Al final, y desde el principio, todo es cuestión de actitud.
Todo el mundo habla de ella, la perseguimos: la felicidad. Palabra denostada a estas alturas de la historia de la Humanidad. Se ha convertido en una utopía, un imposible. Decir por decir ya que nadie cree que exista. Puntualizaré, no podemos generalizar, de hecho me cuento entre quienes entienden que ese estado existe. Y uno de mis objetivos de vida es encontrarme en él el mayor tiempo posible.
Es cuestión de actitud.
No podemos esperar a que todo sea perfecto para sentirnos felices. Es suficiente con querer serlo. Estoy de acuerdo que no es literalmente posible sentirse feliz todos los minutos y segundos de nuestra vida pero, con el objetivo en mente, cuando nos hayamos desviado del camino (por la circunstancia que sea) solo hemos de ser conscientes y “regresar” al modo feliz.
Es cuestión de actitud.
Tan simple como encontrar la manera de utilizar los músculos de la cara que dibujan una sonrisa. Tan simple como respirar hondo y colocarse en una postura recta y franca.
Tan simple, si quieres.
Ambos “ejercicios” te hacen sentir bien de manera inmediata. Convierte en rutina esas dos herramientas y podrás echar mano de ellas cada vez que seas consciente de no sentirte bien.

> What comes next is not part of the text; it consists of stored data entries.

$ cat src/rtl/jts16_bank_sched_if.sv
// Bank-port and SDRAM-command bundle for jts16_bank_sched.
// master: the scheduler side; slave: banks plus SDRAM controller.
interface jts16_bank_sched_if #(
    parameter int unsigned AW = 22
);
    logic          downloading;
    logic [3:0]    ba_rd;
    logic          ba_wr;
    logic [AW-1:0] ba0_addr;
    logic [AW-1:0] ba1_addr;
    logic [AW-1:0] ba2_addr;
    logic [AW-1:0] ba3_addr;
    logic [15:0]   ba0_din;
    logic [1:0]    ba0_din_m;
    logic [3:0]    ba_ack;
    logic [3:0]    ba_dst;
    logic [3:0]    ba_dok;
    logic [3:0]    ba_rdy;
    logic          sch_err;
    logic          cmd_req;
    logic          cmd_wr;
    logic [1:0]    cmd_ba;
    logic [AW-1:0] cmd_addr;
    logic [15:0]   cmd_din;
    logic [1:0]    cmd_mask;
    logic [1:0]    cmd_len;
    logic          cmd_ack;
    logic          cmd_dst;
    logic          cmd_dok;
    logic          cmd_rdy;
    logic          rfsh_req;
    logic          rfsh_ack;

    modport master (
        input  downloading, ba_rd, ba_wr, ba0_addr, ba1_addr, ba2_addr, ba3_addr,
        input  ba0_din, ba0_din_m,
        output ba_ack, ba_dst, ba_dok, ba_rdy, sch_err,
        output cmd_req, cmd_wr, cmd_ba, cmd_addr, cmd_din, cmd_mask, cmd_len,
        input  cmd_ack, cmd_dst, cmd_dok, cmd_rdy,
        output rfsh_req,
        input  rfsh_ack
    );

    modport slave (
        output downloading, ba_rd, ba_wr, ba0_addr, ba1_addr, ba2_addr, ba3_addr,
        output ba0_din, ba0_din_m,
        input  ba_ack, ba_dst, ba_dok, ba_rdy, sch_err,
        input  cmd_req, cmd_wr, cmd_ba, cmd_addr, cmd_din, cmd_mask, cmd_len,
        output cmd_ack, cmd_dst, cmd_dok, cmd_rdy,
        input  rfsh_req,
        output rfsh_ack
    );
endinterface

Llegamos al meollo. Hemos de ser conscientes, tener conciencia de cómo somos, cómo nos sentimos y, lo que es más importante, como queremos ser y cómo nos queremos sentir. Sin ese trabajo interno previo y con el objetivo claro en mente nunca llegaremos a lo que “creemos” desear.
Es cuestión de actitud.
¿Quién quiere ser feliz? Imposible otra respuesta que “Yo quiero”. Confía, sonríe y ten la total intención de serlo. El resto llegará de forma natural.